Recent developments of Na4M3(PO4)2(P2O7) as the cathode material for alkaline-ion rechargeable batteries: challenges and outlook

Sodium ion batteries (SIB) present one of the most perspective post lithium technology and their progress strongly depends on the development of compounds having the structure which enables fast sodium insertion/deinsertion reactions. Polyanion compounds have been widely investigated as cathode materials for SIBs where they compete effectively to the usually used layered oxides. This survey is focused on the development of specific family of isostructural polyanion phases encompassed by the common chemical formula Na4M3(PO4)(2)(P2O7). The comprehensive retrospective of their synthesis procedures, the kinetics and mechanism of sodiation/desodiation reactions, based on both experimental and theoretical results, is provided. First, the review summarizes the structural properties of variety of Na4M3(PO4)(2)(P2O7) compounds in terms of its electrical, vibrational and surface properties. Then, the synthesis methods and sodium/lithium storage performance, of each type of Na4M3(PO4)(2)(P2O7) compounds, are chronologically presented and discussed. Finally, the strengths and weaknesses of these mixed polyanion cathodes are outlined, with the aim to explain some discrepancies and unclarified issues encountered in the literature. Besides, this survey will make room for future development.
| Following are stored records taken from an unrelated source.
This is an optimization exercise on Yosys and OpenROAD, whose aim is small area, a short achievable clock period and few clock cycles per item, not a production implementation.
Where RTL was checked, it was by simulation tests only, not by an equivalence proof against the original.
No functional check of the RTL was part of run 9.
Power figures rest on the tool's default switching activity, not on a simulated workload.

==> flow/design.v <==
module Processor(clk , rst , imem_addr , imem_data , IR , Loaded , Stored , Out , valid) ;
	input clk ;
	input rst ;
	input [15:0] imem_data ;
	output [15:0] imem_addr ;
	output reg valid ;
	output reg [15:0] Out , Stored , Loaded ;
	output reg [15:0] IR ;
	localparam [255:0] RINIT = {
		16'h1984, 16'h3994, 16'h0CDE, 16'h1CBA, 16'h0102, 16'h1A32, 16'h0414, 16'h22DA,
		16'h1C86, 16'h22E0, 16'h0001, 16'h1C3A, 16'h00AA, 16'h0030, 16'h0020, 16'h0010 } ;
	localparam [255:0] MINIT = {
		16'h1984, 16'h0000, 16'h0CDE, 16'h0000, 16'h0102, 16'h1A32, 16'h0000, 16'h22DA,
		16'h0000, 16'h0000, 16'h0000, 16'h1C3A, 16'h00AA, 16'h0000, 16'h0020, 16'h0001 } ;
	reg [15:0] pc ;
	assign imem_addr = pc ;
	reg [255:0] rf ;    
	reg [255:0] dm ;    
	reg rst_q ;
	reg [15:0] IRd ;
	reg [3:0] d_rb ;      
	reg d_sub ;
	reg [15:0] ra_oh , rb_oh ;    
	reg vd ;
	always @(posedge clk) begin
		IRd <= imem_data ;
		d_rb <= (imem_data[15:12] == 4'd6) ? imem_data[11:8] : imem_data[3:0] ;
		d_sub <= (imem_data[15:12] == 4'd1) ;
		ra_oh <= 16'd1 << imem_data[7:4] ;
		rb_oh <= 16'd1 << ((imem_data[15:12] == 4'd6) ? imem_data[11:8] : imem_data[3:0]) ;
		rst_q <= rst ;
		if (rst) begin
			pc <= 16'd0 ;
			vd <= 1'b0 ;
		end else begin
			pc <= pc + 16'd1 ;
			vd <= 1'b1 ;
		end
	end
	wire [3:0] d_op  = IRd[15:12] ;
	wire [3:0] d_rs1 = IRd[7:4] ;
	wire d_and   = (d_op == 4'd2) ;
	wire d_or    = (d_op == 4'd3) ;
	wire d_xor   = (d_op == 4'd4) ;
	wire d_load  = (d_op == 4'd5) ;
	wire d_store = (d_op == 4'd6) ;
	wire d_sum   = !(d_and || d_or || d_xor || d_load || d_store) ;
	reg [15:0] A , Bx ;   
	reg [15:0] IRe ;
	reg ve ;
	reg c_sub , c_and , c_or , c_xor , c_ld , c_st , c_sum ;
	reg ww ;              
	reg [3:0] wrd ;
	wire [15:0] res ;     
	reg [15:0] Am ;       
	reg [15:0] wen ;      
	wire e_wr = ve && !c_st ;    
	wire fwa = e_wr && (IRe[11:8] == d_rs1) ;
	wire fwb = e_wr && (IRe[11:8] == d_rb) ;
	reg [15:0] rda , rdb ;
	integer k ;
	always @* begin
		rda = 16'd0 ;
		rdb = 16'd0 ;
		for (k = 0 ; k < 16 ; k = k + 1) begin
			rda = rda | ({16{ra_oh[k]}} & rf[16*k +: 16]) ;
			rdb = rdb | ({16{rb_oh[k]}} & rf[16*k +: 16]) ;
		end
	end
	wire [15:0] rfa = (ww && wrd == d_rs1) ? Out : rda ;
	wire [15:0] rfb = (ww && wrd == d_rb) ? Out : rdb ;
	wire [15:0] opb = fwb ? res : rfb ;
	always @(posedge clk) begin
		A <= fwa ? res : rfa ;
		Am <= 16'd1 << (fwa ? res[3:0] : rfa[3:0]) ;
		wen <= {16{rst}} | ({16{e_wr}} & (16'd1 << IRe[11:8])) ;
		Bx <= d_sub ? ~opb : opb ;
		IRe <= IRd ;
		c_sub <= d_sub ;
		c_and <= d_and ;
		c_or <= d_or ;
		c_xor <= d_xor ;
		c_sum <= d_sum ;
		c_ld <= d_load && vd && !rst ;
		c_st <= d_store && vd && !rst ;
		ve <= vd && !rst ;
	end
	wire [16:0] sum = {A, 1'b1} + {Bx, c_sub} ;    
	reg [15:0] mrd ;
	integer m ;
	always @* begin
		mrd = 16'd0 ;
		for (m = 0 ; m < 16 ; m = m + 1) mrd = mrd | ({16{Am[m]}} & dm[16*m +: 16]) ;
	end
	assign res = ({16{c_sum}} & sum[16:1]) | ({16{c_and}} & (A & Bx)) | ({16{c_or}} & (A | Bx)) |
	             ({16{c_xor}} & (A ^ Bx)) | ({16{c_ld}} & mrd) | ({16{c_st}} & Bx) ;
	wire [15:0] rf_wd_0 = Out & {16{~rst_q}} ;    
	wire [15:0] rf_wd_1 = Out | {16{rst_q}} ;     
	wire [15:0] dm_wd_0 = Bx & {16{~rst_q}} ;
	wire [15:0] dm_wd_1 = Bx | {16{rst_q}} ;
	genvar gi , gj ;
	generate
		for (gi = 0 ; gi < 16 ; gi = gi + 1) begin : row
			wire rf_en = wen[gi] ;
			wire dm_en = rst_q | (c_st && Am[gi]) ;
			for (gj = 0 ; gj < 16 ; gj = gj + 1) begin : col
				always @(posedge clk) begin
					if (rf_en) rf[16*gi + gj] <= RINIT[16*gi + gj] ? rf_wd_1[gj] : rf_wd_0[gj] ;
					if (dm_en) dm[16*gi + gj] <= MINIT[16*gi + gj] ? dm_wd_1[gj] : dm_wd_0[gj] ;
				end
			end
		end
	endgenerate
	always @(posedge clk) begin
		if (rst) begin
			valid <= 1'b0 ;
			ww <= 1'b0 ;
		end else begin
			valid <= ve ;
			ww <= e_wr ;
		end
		if (rst_q) begin
			Loaded <= 16'd0 ;
			Stored <= 16'd0 ;
		end else begin
			if (c_ld) Loaded <= mrd ;
			if (c_st) Stored <= Bx ;
		end
		wrd <= IRe[11:8] ;
		IR <= IRe ;
		Out <= res ;
	end
endmodule
==> flow/run.sh <==
#!/bin/bash
# synth_recipe.tcl (not shown) runs the flow's synth.tcl, then flattens the netlist and writes it again
# the make line also repeats each setting of config.mk as NAME=value (left out here)
make -C /OpenROAD-flow-scripts/flow DESIGN_CONFIG=/design/flow/config.mk WORK_HOME=/design/flow/orfs CLKGATE_MAP_FILE= SYNTH_SCRIPT=/design/flow/synth_recipe.tcl finish
==> flow/config.mk <==
export PLATFORM = sky130hd
export DESIGN_NAME = Processor
export DESIGN_NICKNAME = Processor
export VERILOG_FILES = /design/flow/design.v
export SDC_FILE = /design/flow/constraint.sdc
export NUM_CORES = 4
export LEC_CHECK = 0
export CAP_MARGIN = 20
export CORE_MARGIN = 2
export CORE_UTILIZATION = 68
export CTS_CLUSTER_DIAMETER = 70
export CTS_CLUSTER_SIZE = 20
export SETUP_SLACK_MARGIN = 3.7
export SLEW_MARGIN = 20
==> flow/constraint.sdc <==
create_clock -name core_clock -period 6.0 [get_ports {clk}]
set_input_delay 1.2000 -clock core_clock [delete_from_list [all_inputs] [get_ports {clk}]]
set_output_delay 1.2000 -clock core_clock [all_outputs]
set_load 0.01 [all_outputs]
==> results of run 1 <==
placed cells by master, fill, tap and decap left out, types with 35 or more instances in the layout:
cell type	netlist	routed
a21oi_1	47	41
a221oi_1	96	87
a22o_1	96	96
a22oi_1	201	201
buf_2	27	50
buf_4	0	98
clkbuf_16	0	43
dfxtp_1	225	110
dfxtp_2	0	71
dfxtp_4	0	44
edfxtp_1	512	512
inv_1	50	47
nand2_1	90	87
nand3_1	57	56
nand4_1	39	39
nor2_1	138	135
o21ai_0	36	35
metrics by stage:
stage,util (%),instances
6_report,77.3,2790
3_5_place_dp,72.0,2650
3_3_place_gp,72.0,2650
2_1_floorplan,-,2131
5_1_grt,77.3,2790
4_1_cts,76.2,2772
layer usage:
metal / vias up / global-route usage [%]
met5: - / 0
met4: 0 / 19.6
met3: 410 / 9.64
met2: 1756 / 62.7
met1: 9764 / 51.2
li1: 8410 / -
Yosys cell counts (all sizes together) (29+ instances only):
cell type  instances
edfxtp           512
dfxtp            225
a22oi            201
nor2             142
clkbuf           120
a221oi           105
a22o              96
nand2             90
nand3             58
o21ai             53
inv               50
a21oi             48
nand4             39
buf               37
or2               36
xnor2             34
ha                33
nor3              29
power groups by stage:
stage	Sequential [uW]	Combinational, uW	Clock [uW]
finish	6970	2530	2970
global route	7020	2670	3140
floorplan	6770	1330	0
detailed placement	7030	1980	0
global placement	7000	1940	0
CTS	6940	2270	2970
logic make-up after synthesis:
| family | Yosys count | share of synthesized area (%) |
|---|---|---|
| flip-flops | 737 | 68.9 |
| XOR/XNOR | 51 | 1.55 |
| multiplexers | 32 | 1.17 |
| AO/OA/AOI/OAI | 587 | 15.7 |
| adder cells (fa/ha/maj) | 34 | 1.50 |
| buffers and inverters | 209 | 2.87 |
| AND/OR/NAND/NOR | 481 | 8.31 |
area by class of cell:
type / instances / share of cell area [%]
inverter: 52 / 0.614
multi-input combinational: 1186 / 26.6
tap: 539 / 2.08
timing repair buffer: 199 / 4.77
sequential: 737 / 62.1
clock buffer: 72 / 3.69
clock inverter: 5 / 0.112
worst paths after layout:
check / start / end / cells past startpoint
hold / removal: IRd[11]$_DFF_P_ / IRe[11]$_DFF_P_ / 0
setup reg to reg: Bx[0]$_DFF_P_ / Bx[15]$_DFF_P_ / 8
hold reg to reg: IRd[11]$_DFF_P_ / IRe[11]$_DFF_P_ / 0
setup / recovery: Bx[0]$_DFF_P_ / Bx[15]$_DFF_P_ / 8
worst max-delay path: cells and delay by family, from the launching register on:
kind / cells / cell delay, ps
AO/OA/AOI/OAI: 5 / 1220
adder cells (fa/ha/maj): 1 / 430
AND/OR/NAND/NOR: 1 / 80
XOR/XNOR: 1 / 140
flip-flops: 1 / 370
flip-flops by register name (all words and copies together) (netlist names), 3 cells and up:
name	count
Loaded	16
Out	16
Bx	16
pc	16
IRe	16
Am	16
wen	16
dm	256
A	16
Stored	16
ra_oh	16
rb_oh	16
d_rb	4
rf	256
IR	13
IRd	16
wrd	3
timing repair:
item                                    in CTS  in global routing
resized for setup                          539                 86
hold buffers                                 0                  0
endpoints found under the setup margin     201                148
cloned                                       1                  0
pin swaps                                   19                 31
setup buffers                               44                 18
==> reports/metrics.yaml, run 1 <==
outcome: "finished clean"
power_density_mw_per_mm2: 385
whs_ps: 327
hp-class: "reg2reg"
antenna_left: 0
synthFlopType: "edfxtp_1"
io_pins: 99
critPathKind: "reg2reg"
placed_area_sq_mm: 0.0302
antennaDiodeCount: 0
max_clock_freq_mhz: 422
critPathMaxFanout: 4
post-route-period-util_pct: 39.5
fp.coreArea_sq_mm: 0.0419
cts_root_buffer: "clkbuf_16"
syn_avg_cell_area_sq_um: 13.5
regArea_sq_mm: 0.0201
pwr-share-seq_pct: 55.9
tns_ps: 0
dpl.hpwl_microns: 50000
grt_util_all_layers_pct: 39.4
first_pass_iters: 7
relSlewSlack_pct: 16.0
fillers: 2566
p_leak_uw: 0.0117
top_layer: "met4"
max_slew.worst_pin.slew_ps: 1260
drt-met1-wl_microns: 29700
fin_nets: 2271
clkPwrFrac_pct: 23.8
crit_chain: "fa_2, a21oi_4, o211ai_1, a2111oi_1, nor3_1, o211ai_1, o21ai_1, xnor2_1"
start_util_pct: 68.8
ys.warnings.count: 1
ys_types: 69
cts_sinks: 737
dp_slack_ps: 3110
via_per_inst: 7.29
synthArstFlopShare_pct: 0
worst_ep_required_time_ps: 6470
dieArea_sq_mm: 0.0441
grt_max_degree: 73
cts_tree: "built"
die_h_microns: 210
worstSetupStartpointType: "register"
fin_ws_ps: 3630
cp-end-kind: "register"
die_w_microns: 210
final_area_sq_mm: 0.0324
syn_inst: 2131
drtIter0Drc: 3089
drv_slew: 0
drive_gt1_share_pct: 21.9
rows: 75
grt_pass1_wl_microns: 126000
crit_slowest_cell: "fa_2"
drcViolationCount: 0
peakVddDrop_mv: 0.304
wire_per_inst_microns: 31.3
areaGrowthSynthToFinish_pct: 12.3
path_clk_slew_ps: 80
met3WireLength_microns: 12200
totalPowerFinal_uw: 12500
setup_viol: 0
grt_pass1_vias: 19800
antenna_found_initial: 0
rsz0062_at_grt: "true"
htreeDepth: 2
cts_buffer_depth: 3
yosysSeqAreaShare_pct: 68.9
sw_frac_of_total_pct: 29.3
hold_viol_final: 0
gp_congestion: 0.934
portBuffers: 98
wl_met2_microns: 40100
routed_wl_microns: 87200
drv_cap: 0
min_period_ps: 2370
r2r_slack_ps: 3630
synth_area_leader_cell: "edfxtp_1"
cp_data_arrival_time_ps: 2840
slowest_delay_ps: 430
finClkSkew_ps: 14.5
synth_nets: 2183
cpMostUsedCell: "o211ai_1"
cts_made_buffers: 43
multi_input_area_sq_mm: 0.00862
p_switching_uw: 3650
ys_seq_elements: 737
share_comb_of_total_power_pct: 20.3
synth_edf_count: 512
clock_latency_ps: 600
syn_area_sq_mm: 0.0289
grt_overflow_total: 0
synth_area_leaders: "edfxtp_1 (53%), dfxtp_1 (16%), a22oi_1 (5.2%), a221oi_1 (2.9%), a22o_1 (2.9%)"
intPower_uw: 8820
vias: 20300
synth_top_area_share_pct: 53.3
Testbench counts, summed over its fixed seeds: cycles 3,216, instrs 3,200.
==> run 2, diff against run 1 <==
--- a/flow/config.mk
+++ b/flow/config.mk
@@ -8,7 +8,8 @@
 export CAP_MARGIN = 20
 export CORE_MARGIN = 2
-export CORE_UTILIZATION = 68
-export CTS_CLUSTER_DIAMETER = 70
-export CTS_CLUSTER_SIZE = 20
+export CORE_UTILIZATION = 65
+export CTS_BUF_LIST = sky130_fd_sc_hd__clkbuf_8
+export CTS_CLUSTER_DIAMETER = 50
+export CTS_CLUSTER_SIZE = 12
 export SETUP_SLACK_MARGIN = 3.7
 export SLEW_MARGIN = 20
==> reports/metrics.yaml, run 2 <==
max_slew.worst_pin.slew_ps: 1230
cts_sinks: 737
sw_frac_of_total_pct: 30.2
rsz0062_at_grt: "true"
worstSetupStartpointType: "register"
antennaDiodeCount: 0
relSlewSlack_pct: 17.8
grt_pass1_wl_microns: 126000
post-route-period-util_pct: 40.8
cts_root_buffer: "clkbuf_8"
final_cell_mix: "edfxtp_1 (512), a22oi_1 (201), nor2_1 (136)"
die_h_microns: 215
antenna_found_initial: 1
hold_viol_final: 0
placed_area_sq_mm: 0.0302
intPower_uw: 8770
critPathKind: "reg2out"
crit_chain: "buf_6"
vias: 20300
cts_buffer_depth: 3
syn_area_sq_mm: 0.0289
power_density_mw_per_mm2: 379
synth_top_area_share_pct: 53.3
crit_slowest_cell: "dfxtp_4"
peakVddDrop_mv: 0.354
gp_congestion: 0.939
setup_viol: 0
place_inst: 2701
critPathMaxFanout: 4
ys_seq_elements: 737
mostFrequentLayoutCell: "edfxtp_1"
reg2regPathDepth: 9
rows: 77
drive_gt1_share_pct: 24.2
synth_edf_count: 512
syn_avg_cell_area_sq_um: 13.5
cp-end-kind: "primary output"
antenna_left: 0
first_pass_iters: 7
p_switching_uw: 3790
via_per_inst: 6.97
outcome: "finished clean"
synth.most_common_cell: "edfxtp_1"
cts_tree: "built"
clock_latency_ps: 690
htreeDepth: 3
drtIter0Drc: 2919
finClkSkew_ps: 44.9
pwr-share-seq_pct: 55.2
portBuffers: 98
r2r_slack_ps: 3610
wire_per_inst_microns: 30.2
dieArea_sq_mm: 0.0461
grt_pass1_vias: 19800
cp_data_arrival_time_ps: 1250
die_w_microns: 215
holdCritStartpoint: "IRe[7]$_DFF_P_"
reg2reg_to: "A[14]$_DFF_P_"
yosys-top-cells-count: "edfxtp_1 (512), dfxtp_1 (225), a22oi_1 (201), nor2_1 (138), clkbuf_1 (119)"
ys.warnings.count: 1
final_cells: 2909
synth_area_leaders: "edfxtp_1 (53%), dfxtp_1 (16%), a22oi_1 (5.2%), a221oi_1 (2.9%), a22o_1 (2.9%)"
path_clk_slew_ps: 90
clkPwrFrac_pct: 23.4
worst-path-buf-inv: 1
grt_max_degree: 67
slowest_delay_ps: 420
dpl.hpwl_microns: 50400
cpLargestDelayFamily: "flip-flops"
grt_overflow_total: 0
final_area_sq_mm: 0.0331
reg_top3: "dm (256), rf (256)"
cts_made_buffers: 72
drv_slew: 0
areaGrowthSynthToFinish_pct: 14.9
synthFlopType: "edfxtp_1"
io_pins: 99
synth_nets: 2183
min_path_cells: 0
drv_cap: 0
syn_inst: 2131
share_comb_of_total_power_pct: 21.4
r2r_start: "Bx[1]$_DFF_P_"
ys_types: 69
yosysSeqAreaShare_pct: 68.9
hold-path-endpoint: "IR[7]$_DFF_P_"
fp.coreArea_sq_mm: 0.0440
worst_ep_required_time_ps: 4800
fin_nets: 2314
p_leak_uw: 0.0121
routed_wl_microns: 87900
drcViolationCount: 0
min_period_ps: 2450
grt_util_all_layers_pct: 37.5
hp-class: "reg2reg"
ctsHoldBuffers: 0
tns_ps: 0
synthArstFlopShare_pct: 0
synth_area_leader_cell: "edfxtp_1"
start_util_pct: 65.5
max_clock_freq_mhz: 409
==> run 2: final cells by class <==
| cell class | instances | area [sq um] |
|---|---|---|
| inverters | 52 | 204 |
| multi-input cells | 1187 | 8790 |
| clock inverters | 50 | 228 |
| repair buffers | 212 | 1960 |
| well taps | 592 | 741 |
| flip-flops and latches | 737 | 20100 |
| fillers | 2825 | 10900 |
| clock buffers | 79 | 1090 |
==> run 2: power by group through the flow <==
| stage | combinational (uW) | clock, uW | sequential, uW |
|---|---|---|---|
| detailed placement | 2040 | 0 | 6990 |
| CTS | 2360 | 2950 | 6900 |
| finish | 2690 | 2940 | 6930 |
| global route | 2840 | 3160 | 6980 |
| global placement | 2000 | 0 | 6970 |
| floorplan | 1330 | 0 | 6770 |
==> run 2: how the worst max path moves through the flow <==
stage	from	endpoint	slack [ps]	depth (start not counted)
after floorplan	Bx[13]$_DFF_P_	A[14]$_DFF_P_	3710	10
after global placement	rst	vd$_DFF_P_	3140	2
after detailed placement	rst	wen[11]$_DFF_P_	3080	3
after CTS	Out[14]$_DFF_P_	Out[14]	3540	1
after global routing	Bx[1]$_DFF_P_	A[14]$_DFF_P_	3520	9
final	Out[14]$_DFF_P_	Out[14]	3550	1
==> run 2: kinds of logic (layout without fill, tap and decap cells) <==
group / Yosys count / count (layout) / share of synthesized area [%]
xor gates and xnor gates: 51 / 51 / 1.55
AOI/OAI and AO/OA: 587 / 587 / 15.7
and+or+nand+nor: 481 / 483 / 8.31
muxes: 32 / 32 / 1.17
buffers and inverters: 209 / 393 / 2.87
adders and majority gates: 34 / 34 / 1.50
DFF: 737 / 737 / 68.9
==> run 2: layer usage <==
layer  up-vias  global-route usage (%)  wire length, microns
li1       8505                       -                     -
met1      9786                    47.8                 30600
met2      1633                    60.7                 41100
met3       356                    8.07                 11200
met4         0                    19.7                  5070
met5         -                       0                     0
==> run 2: timing repair <==
item                       CTS  global route
gates resized for setup    597           110
pin swaps                   22            39
setup buffers               43            34
setup endpoints to repair  138           157
gates cloned                 1             1
==> run 2: per-stage QoR <==
stage          util, %  worst slack [ps]  total power [uW]  hold slack (ps)
5_1_grt           75.3              3520             13000              331
6_report          75.3              3550             12600              313
3_5_place_dp      68.7              3080              9030              313
4_1_cts           73.7              3540             12200              318
2_1_floorplan        -              3710              8100              310
3_3_place_gp      68.7              3140              8970              311
==> run 3, diff against run 2 <==
--- a/flow/config.mk
+++ b/flow/config.mk
@@ -9,7 +9,6 @@
 export CORE_MARGIN = 2
 export CORE_UTILIZATION = 65
-export CTS_BUF_LIST = sky130_fd_sc_hd__clkbuf_8
-export CTS_CLUSTER_DIAMETER = 50
-export CTS_CLUSTER_SIZE = 12
+export CTS_CLUSTER_DIAMETER = 80
+export CTS_CLUSTER_SIZE = 25
 export SETUP_SLACK_MARGIN = 3.7
 export SLEW_MARGIN = 20
==> reports/metrics.yaml, run 3 <==
syn_area_sq_mm: 0.0289
die_h_microns: 215
use_met3_pct: 7.38
path_clk_slew_ps: 100
synthFlopType: "edfxtp_1"
wire_per_inst_microns: 30.7
synthArstFlopShare_pct: 0
synth_top_area_share_pct: 53.3
setup_viol: 0
grt_overflow_total: 0
drcViolationCount: 0
synth_area_leader_cell: "edfxtp_1"
cp_data_arrival_time_ps: 2900
cts_made_buffers: 36
reg2regPathDepth: 9
mostFrequentLayoutCell: "edfxtp_1"
drv_cap: 0
regArea_sq_mm: 0.0201
via_per_inst: 7.05
cts_tree: "built"
max_clock_freq_mhz: 416
drive_gt1_share_pct: 22.7
rows: 77
synth.most_common_cell: "edfxtp_1"
start_util_pct: 65.5
cts_root_buffer: "clkbuf_16"
grt_util_met1_pct: 48.6
synth_edf_count: 512
outcome: "finished clean"
grt_pass1_vias: 19400
min_path_cells: 0
die_w_microns: 215
finClkSkew_ps: 24.6
max_slew.worst_pin.slew_ps: 1240
cp-end-kind: "register"
synth_area_leaders: "edfxtp_1 (53%), dfxtp_1 (16%), a22oi_1 (5.2%), a221oi_1 (2.9%), a22o_1 (2.9%)"
relSlewSlack_pct: 17.2
routed_wl_microns: 87000
yosys-top-cells-count: "edfxtp_1 (512), dfxtp_1 (225), a22oi_1 (201), nor2_1 (138), clkbuf_1 (119)"
syn_inst: 2131
fp.coreArea_sq_mm: 0.0440
syn_avg_cell_area_sq_um: 13.5
whs_ps: 316
peakVddDrop_mv: 0.391
first_pass_iters: 7
cts_buffer_depth: 3
io_pins: 99
grt-busiest-layer: "met2"
multi_input_area_sq_mm: 0.00875
post-route-period-util_pct: 40.1
yosysSeqAreaShare_pct: 68.9
worstSetupStartpointType: "register"
critPathKind: "reg2reg"
synth_nets: 2183
grtUsageMet2_pct: 60.9
antenna_found_initial: 1
ys.warnings.count: 1
htreeDepth: 2
rsz0062_at_grt: "true"
dpl.hpwl_microns: 50400
critPathMaxFanout: 5
gp_congestion: 0.939
drv_slew: 0
grt_util_all_layers_pct: 37.4
p_leak_uw: 0.0116
tns_ps: 0
grt_max_degree: 67
min_period_ps: 2400
fillers: 2890
cts_sinks: 737
r2r_slack_ps: 3600
final_util_pct: 73.8
drtIter0Drc: 2821
reg2reg_to: "A[14]$_DFF_P_"
power_density_mw_per_mm2: 378
final_cell_mix: "edfxtp_1 (512), a22oi_1 (201), nor2_1 (133)"
reg_top3: "dm (256), rf (256)"
ys_seq_elements: 737
holdCritStartpoint: "IRd[2]$_DFF_P_"
hp-class: "reg2reg"
vias: 19900
areaGrowthSynthToFinish_pct: 12.6
dieArea_sq_mm: 0.0461
hold_viol_final: 0
grt_pass1_wl_microns: 126000
clock_latency_ps: 590
r2r_start: "Bx[1]$_DFF_P_"
portBuffers: 98
antenna_left: 0
worst_ep_required_time_ps: 6490
ys_types: 69
fin_nets: 2269
hold-path-endpoint: "IRe[2]$_DFF_P_"
antennaDiodeCount: 0
-- run 3: stage by stage --
stage / cell area (sq um) / std cells / setup WS, ps / power, uW
after floorplan: 28900 / 2131 / 3710 / 8100
after global placement: 30200 / 2701 / 3140 / 8970
after detailed placement: 30200 / 2701 / 3080 / 9030
after CTS: 31900 / 2807 / 3630 / 12000
after global routing: 32500 / 2830 / 3540 / 12700
final: 32500 / 2830 / 3600 / 12300
-- run 3: worst max-delay path, cell delays in order, from the launching register on --
cell,delay [ps]
dfxtp_4,390
inv_4,40
ha_4,220
o211ai_1,370
o21ai_4,120
o211ai_1,300
nand2_1,140
or3_1,330
a31o_1,240
a21o_1,160
-- run 3: logic make-up (layout without fill, tap and decap cells) --
group / count (synthesis) / count (layout) / share of synthesized area, %
simple gates: 481 / 483 / 8.31
flops: 737 / 737 / 68.9
buf+inv: 209 / 314 / 2.87
mux: 32 / 32 / 1.17
compound gates: 587 / 587 / 15.7
fa+ha+maj: 34 / 34 / 1.50
xor+xnor: 51 / 51 / 1.55
-- run 3: how the worst max path moves through the flow --
stage / slack (ps) / end / from / cells after the start
6_report: 3600 / A[14]$_DFF_P_ / Bx[1]$_DFF_P_ / 9
4_1_cts: 3630 / A[14]$_DFF_P_ / A[0]$_DFF_P_ / 9
2_1_floorplan: 3710 / A[14]$_DFF_P_ / Bx[13]$_DFF_P_ / 10
3_3_place_gp: 3140 / vd$_DFF_P_ / rst / 2
5_1_grt: 3540 / A[14]$_DFF_P_ / Bx[1]$_DFF_P_ / 9
3_5_place_dp: 3080 / wen[11]$_DFF_P_ / rst / 3
-- run 3: repair_timing --
item,CTS,global route
endpoints found under the setup margin,138,108
pin swaps,20,27
hold buffers,0,0
resized for setup,553,104
setup buffers,45,23
gates cloned,2,0
-- run 3: area by class of cell --
cell class | count | share of cell area [%]
flip-flops and latches | 737 | 62.0
multi-input cells | 1187 | 26.9
repair buffers | 203 | 4.93
clock buffers | 55 | 3.09
well taps | 592 | 2.28
inverters | 52 | 0.632
clock inverters | 4 | 0.131
-- run 3: power breakdown --
group          switching [uW]  total (uW)  internal, uW  leakage [uW]
registers                 531        6930          6400       0.00703
logic                    1560        2630          1070       0.00410
clock network            1540        2730          1180      0.000503
-- run 3: routing by layer --
layer	part of all wire (%)	wire length, microns
met1	35	30700
met2	46	40400
met3	12	10700
met4	6.1	5290
met5	0	0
It can be very useful for the future design of high-performance mixed polyanionic compounds as cathodes for alkaline-ion rechargeable batteries.

Automated summary

This study focuses on the development of a specific family of isostructural polyanion compounds, Na4M3(PO4)(2)(P2O7), outlining their synthesis procedures, kinetics, and mechanism of sodiation/desodiation reactions based on both experimental and theoretical results. The review also summarizes the structural properties and discusses the synthesis methods, sodium/lithium storage performance, strengths, and weaknesses of these compounds in order to explain discrepancies and unclarified issues encountered in the literature, providing insights for future development of high-performance mixed polyanionic compounds as cathodes for alkaline-ion rechargeable batteries.